To commemorate Dr. Martin Luther King Jr. Day, a white southerner shared his role during the Civil Rights Movement.
The commemoration program was held at the University of Alabama in Huntsville.
Dr. Bob Zellner was born and raised in rural Alabama. He is the son and grandson of Ku Kllux Klan members. Dr. Zellner said when his father left the KKK, his parents disowned him and his brothers never spoke to him again. When he attended Huntingdon College in 1957, he got involved in the Civil Rights Movement.
Dr. Zellner told WAAY 31 that he served time in jail with Dr.
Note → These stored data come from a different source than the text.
==> flow/design.v (excerpt) <==
module miniRV (
    input   wire                clk,
    input   wire                rst,
    input   wire[31:0]      inst_i,
    input   wire[31:0]      mem_rdata_i,
    output  wire[13:0]   inst_addr_o,
    output  wire[15:0]          mem_addr_o,
    output  wire                mem_wen_o,
    output  wire[31:0]      mem_wdata_o,
    output          debug_wb_have_inst,    
    output [31:0]   debug_wb_pc,           
    output          debug_wb_ena,          
    output [4:0]    debug_wb_reg,          
    output [31:0]   debug_wb_value         
);
Size: ~5,300 cells after synthesis, roughly 1,400 flip-flops, ~0.075 mm^2 of cells after synthesis.
clock: 7.73 ns
lec_check: 0
cap_margin: 30
cell_pad_in_sites_detail_placement: 0
core_aspect_ratio: 0.88
core_margin: 3
core_utilization: 43
cts_cluster_size: 89
gpl_routability_driven: 1
min_routing_layer: met1
slew_margin: 20
tns_end_percent: 80
run.sh (not shown) runs the stock make flow with config.mk's settings and CLKGATE_MAP_FILE=.
The baseline went through all stages and came out clean.
==> next run, changes <==
==> flow/config.mk (replaced) <==
export PLATFORM = sky130hd
export DESIGN_NAME = miniRV
export DESIGN_NICKNAME = miniRV
export VERILOG_FILES = /design/flow/design.v
export SDC_FILE = /design/flow/constraint.sdc
export NUM_CORES = 4
export LEC_CHECK = 0
export CAP_MARGIN = 20
export CORE_MARGIN = 2
export CORE_UTILIZATION = 58
export SLEW_MARGIN = 20
==> flow/constraint.sdc (replaced) <==
create_clock -name core_clock -period 6.19 [get_ports {clk}]
set_input_delay 1.2380 -clock core_clock [delete_from_list [all_inputs] [get_ports {clk}]]
set_output_delay 1.2380 -clock core_clock [all_outputs]
set_load 0.01 [all_outputs]
What happened: The changed run reached the layout checks and failed them: setup timing; power goes up by 26%; global-route usage goes up by 13 points; hold slack is better by 0.0053 ns.
==> next run, changes <==
--- a/flow/config.mk
+++ b/flow/config.mk
@@ -9,3 +9,5 @@
 export CORE_MARGIN = 2
-export CORE_UTILIZATION = 58
+export CORE_UTILIZATION = 65
+export CTS_CLUSTER_SIZE = 55
 export SLEW_MARGIN = 20
+export TNS_END_PERCENT = 5
This time the run ended with an error in global routing (ODB-0269).
Die area drops by 11%.
Synthesized area does not change.
Synthesized cell count stays the same.
==> next run, changes <==
--- a/flow/config.mk
+++ b/flow/config.mk
@@ -9,4 +9,4 @@
 export CORE_MARGIN = 2
-export CORE_UTILIZATION = 65
-export CTS_CLUSTER_SIZE = 55
+export CORE_UTILIZATION = 57
+export CTS_CLUSTER_SIZE = 24
 export SLEW_MARGIN = 20
==> flow/constraint.sdc (replaced) <==
create_clock -name core_clock -period 5.03 [get_ports {clk}]
set_input_delay 1.0060 -clock core_clock [delete_from_list [all_inputs] [get_ports {clk}]]
set_output_delay 1.0060 -clock core_clock [all_outputs]
set_load 0.01 [all_outputs]
Now the flow reached the layout checks and failed them: setup timing.
Die size increases by 14%.
Synthesized cell count stays the same.
Synthesized area does not change.

Starting RTL as in the previous note.
make LEC_CHECK=0 CAP_MARGIN=20 CORE_MARGIN=2 CORE_UTILIZATION=63 CTS_CLUSTER_DIAMETER=345 CTS_CLUSTER_SIZE=17 SLEW_MARGIN=20 finish   # period 6.29 ns
The starting point produced a layout that fails on setup timing.
Edit:
Settings changed: CORE_UTILIZATION 63 to 40, CTS_CLUSTER_DIAMETER 345 to not set, CTS_CLUSTER_SIZE 17 to not set, SETUP_SLACK_MARGIN set to 1.76.
Clock period 6.29 ns to 8.95 ns, I/O delays scaled along.
Outcome: The new run passed the timing, design-rule and antenna checks; combinational power drops by 39%; synthesized cell count is unchanged; fmax drops by 1.2%.

xenon:
miniRV again, from the RTL that the note above started with.
## miniRV
module miniRV (
    input   wire                clk,
    input   wire                rst,
    input   wire[31:0]      inst_i,
    input   wire[31:0]      mem_rdata_i,
    output  wire[13:0]   inst_addr_o,
    output  wire[15:0]          mem_addr_o,
    output  wire                mem_wen_o,
    output  wire[31:0]      mem_wdata_o,
    output          debug_wb_have_inst,    
    output [31:0]   debug_wb_pc,           
    output          debug_wb_ena,          
    output [4:0]    debug_wb_reg,          
    output [31:0]   debug_wb_value         
);
make LEC_CHECK=0 CAP_MARGIN=20 CORE_MARGIN=2 CORE_UTILIZATION=72 CTS_CLUSTER_DIAMETER=397 PLACE_DENSITY=0.66 SETUP_SLACK_MARGIN=-0.37 SLEW_MARGIN=20 finish   # period 6.36 ns
The flow ended early for xenon: it failed with a tool error in global routing (5_1_grt).
run A:
// asx_soupbintcp_itch
module asx_soupbintcp_itch (
    input  wire        clk,
    input  wire        rst,
    input  wire        ip_payload_valid,
    input  wire [7:0]  ip_payload_data,
    input  wire        ip_payload_start,
    input  wire        ip_payload_end,
    output wire [15:0] tcp_src_port,
    output wire [15:0] tcp_dst_port,
    output wire [31:0] tcp_seq_num,
    output wire [31:0] tcp_ack_num,
    output wire [3:0] tcp_data_offset,
    output wire [7:0] tcp_flags,
    output wire [15:0] tcp_window,
    output wire tcp_flag_syn,
    output wire tcp_flag_ack,
    output wire tcp_flag_fin,
    output wire tcp_flag_rst,
    output wire tcp_flag_psh,
    output wire tcp_header_valid,
    output wire tcp_parse_error,
    output wire session_active,
    output wire [63:0] session_sequence,
    output wire [7:0] pkt_type,
    output wire pkt_type_valid,
    output wire pkt_heartbeat,
    output wire pkt_login_accepted,
    output wire pkt_login_rejected,
    output wire pkt_end_session,
    output wire [31:0] seq_data_count,
    output wire [31:0] heartbeat_count,
    output wire parse_error,
    output wire msg_valid,
    output wire [7:0] msg_type,
    output wire msg_error,
    output wire [31:0] timestamp,
    output wire [63:0] order_id,
    output wire [31:0] orderbook_id,
    output wire side,
    output wire add_order_valid,
  ...
Size: about 2800 cells after synthesis, roughly 770 flip-flops, roughly 680 I/O pins.
export LEC_CHECK = 0
export ABC_AREA = 0
export CAP_MARGIN = 20
export CELL_PAD_IN_SITES_GLOBAL_PLACEMENT = 1
export CORE_MARGIN = 9
export CORE_UTILIZATION = 51
export CTS_CLUSTER_SIZE = 56
export GPL_ROUTABILITY_DRIVEN = 0
export GPL_TIMING_DRIVEN = 1
export HOLD_SLACK_MARGIN = 0.09
export MIN_ROUTING_LAYER = met2
export PLACE_DENSITY_LB_ADDON = 0.18
export SLEW_MARGIN = 30
export TNS_END_PERCENT = 80
create_clock -name core_clock -period 2.22 [get_ports {clk}]
run.sh (not shown) runs the stock make flow with config.mk's settings and CLKGATE_MAP_FILE=.
Run A: all stages done; final checks FAILED (setup timing).
> inputs changed (run A -> run B)
Settings: swapping 56 for 20 in CTS_CLUSTER_SIZE; swapping 0.18 for 0.22 in PLACE_DENSITY_LB_ADDON; putting CELL_PAD_IN_SITES_DETAIL_PLACEMENT at 2 where nothing was set.
[summary]
- Run B did not run to completion, as it errored out during detailed placement.
- Reported for run B and run A, area of the mapped netlist turned out identical to the last digit.
- Post-synth tally of flip-flops with integrated enable came out exactly the same in run B and run A.
- Run A -> run B: overall chip area flat
--- input diff run B..run C ---
Settings: a change of CORE_MARGIN from 9 to 2; a deleted MIN_ROUTING_LAYER that had been met2; a change of SLEW_MARGIN from 30 to 20; a change of CORE_UTILIZATION from 51 to 70; a deleted GPL_TIMING_DRIVEN that had been 1; a deleted PLACE_DENSITY_LB_ADDON that had been 0.22; a deleted GPL_ROUTABILITY_DRIVEN that had been 0; a deleted HOLD_SLACK_MARGIN that had been 0.09; a deleted CELL_PAD_IN_SITES_DETAIL_PLACEMENT that had been 2; a deleted ABC_AREA that had been 0; a deleted TNS_END_PERCENT that had been 80; a deleted CTS_CLUSTER_SIZE that had been 20; a deleted CELL_PAD_IN_SITES_GLOBAL_PLACEMENT that had been 1; a change of the clock period (ns, I/O delays scaled along) from 2.22 to 1.45.
==> comparison <==
Run C against run B: post-synth tally of flip-flops with integrated enable saw little to no change, area after synthesis saw little to no change, die height saw a decrease. The log for run C ends in detailed placement with error DPL-0038, so the run never completed.


asx_soupbintcp_itch again, from the RTL that the note above started with.
make LEC_CHECK=0 ABC_AREA=1 CAP_MARGIN=20 CORE_ASPECT_RATIO=0.5 CORE_MARGIN=2 CORE_UTILIZATION=72 CTS_CLUSTER_DIAMETER=396 CTS_CLUSTER_SIZE=99 PLACE_DENSITY=0.4 SLEW_MARGIN=20 finish   # period 2.56 ns
The first run never finished: it broke off in 4_1_cts (DPL-0033).
## job 101
==> flow/design.v (excerpt) <==
module apb_ram (
  input presetn,
  input pclk,
  input psel,
  input penable,
  input pwrite,
  input [31:0] paddr, pwdata,
  output reg [31:0] prdata,
  output reg pready, pslverr
);
export LEC_CHECK = 0
export CAP_MARGIN = 20
export CORE_MARGIN = 2
export CORE_UTILIZATION = 40
export SLEW_MARGIN = 20
create_clock -name core_clock -period 2.6 [get_ports {pclk}]
run.sh (not shown) runs the stock make flow with config.mk's settings and CLKGATE_MAP_FILE=.
[inputs] job 102 vs job 101
# job 101
export LEC_CHECK = 0
export CAP_MARGIN = 20
export CORE_MARGIN = 2
export CORE_UTILIZATION = 40
export SLEW_MARGIN = 20
create_clock -name core_clock -period 2.6 [get_ports {pclk}]
# job 102
export LEC_CHECK = 0
export CAP_MARGIN = 20
export CORE_MARGIN = 2
export CORE_UTILIZATION = 71
export SLEW_MARGIN = 20
create_clock -name core_clock -period 2.36 [get_ports {pclk}]
==> results <==
- Largest voltage drop on the vdd net: job 102 > job 101
- input pin to flip-flop as the start-to-end type of the worst setup path was reported by job 102, and flip-flop to output port by job 101.
- Post-route cell area: higher on job 101
- Delta (job 102 minus job 101): number of hold violations in the final report level; final weighted congestion in routability-driven placement moved up.
- All of job 101 and job 102 finish clean.
- Job 102 has clock power above what job 101 had.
King and was mentored by Rosa Parks.
"When I was in college, I was given an assignment to study the racial problem in a sociology class and five of us went to interview Dr. King and went to meet Rosa Parks. We were all asked to resign from school, Huntingdon College, a Methodist school just because we broke the segregation law. We knew something bad was wrong and we had to do something to fix it and that's when I joined SNCC, the Student Nonviolent Coordinating Committee," said Dr. Bob Zellner
Dr. Zellner shared with the audience the story of his first civil rights demonstration. He stated he was taken by a KKK mob in Mississippi and was beaten badly. He was also an organizer of The Freedom Rides of 1961 and the first white southerner to serve as field secretary for the Student Nonviolent Coordinating Committee.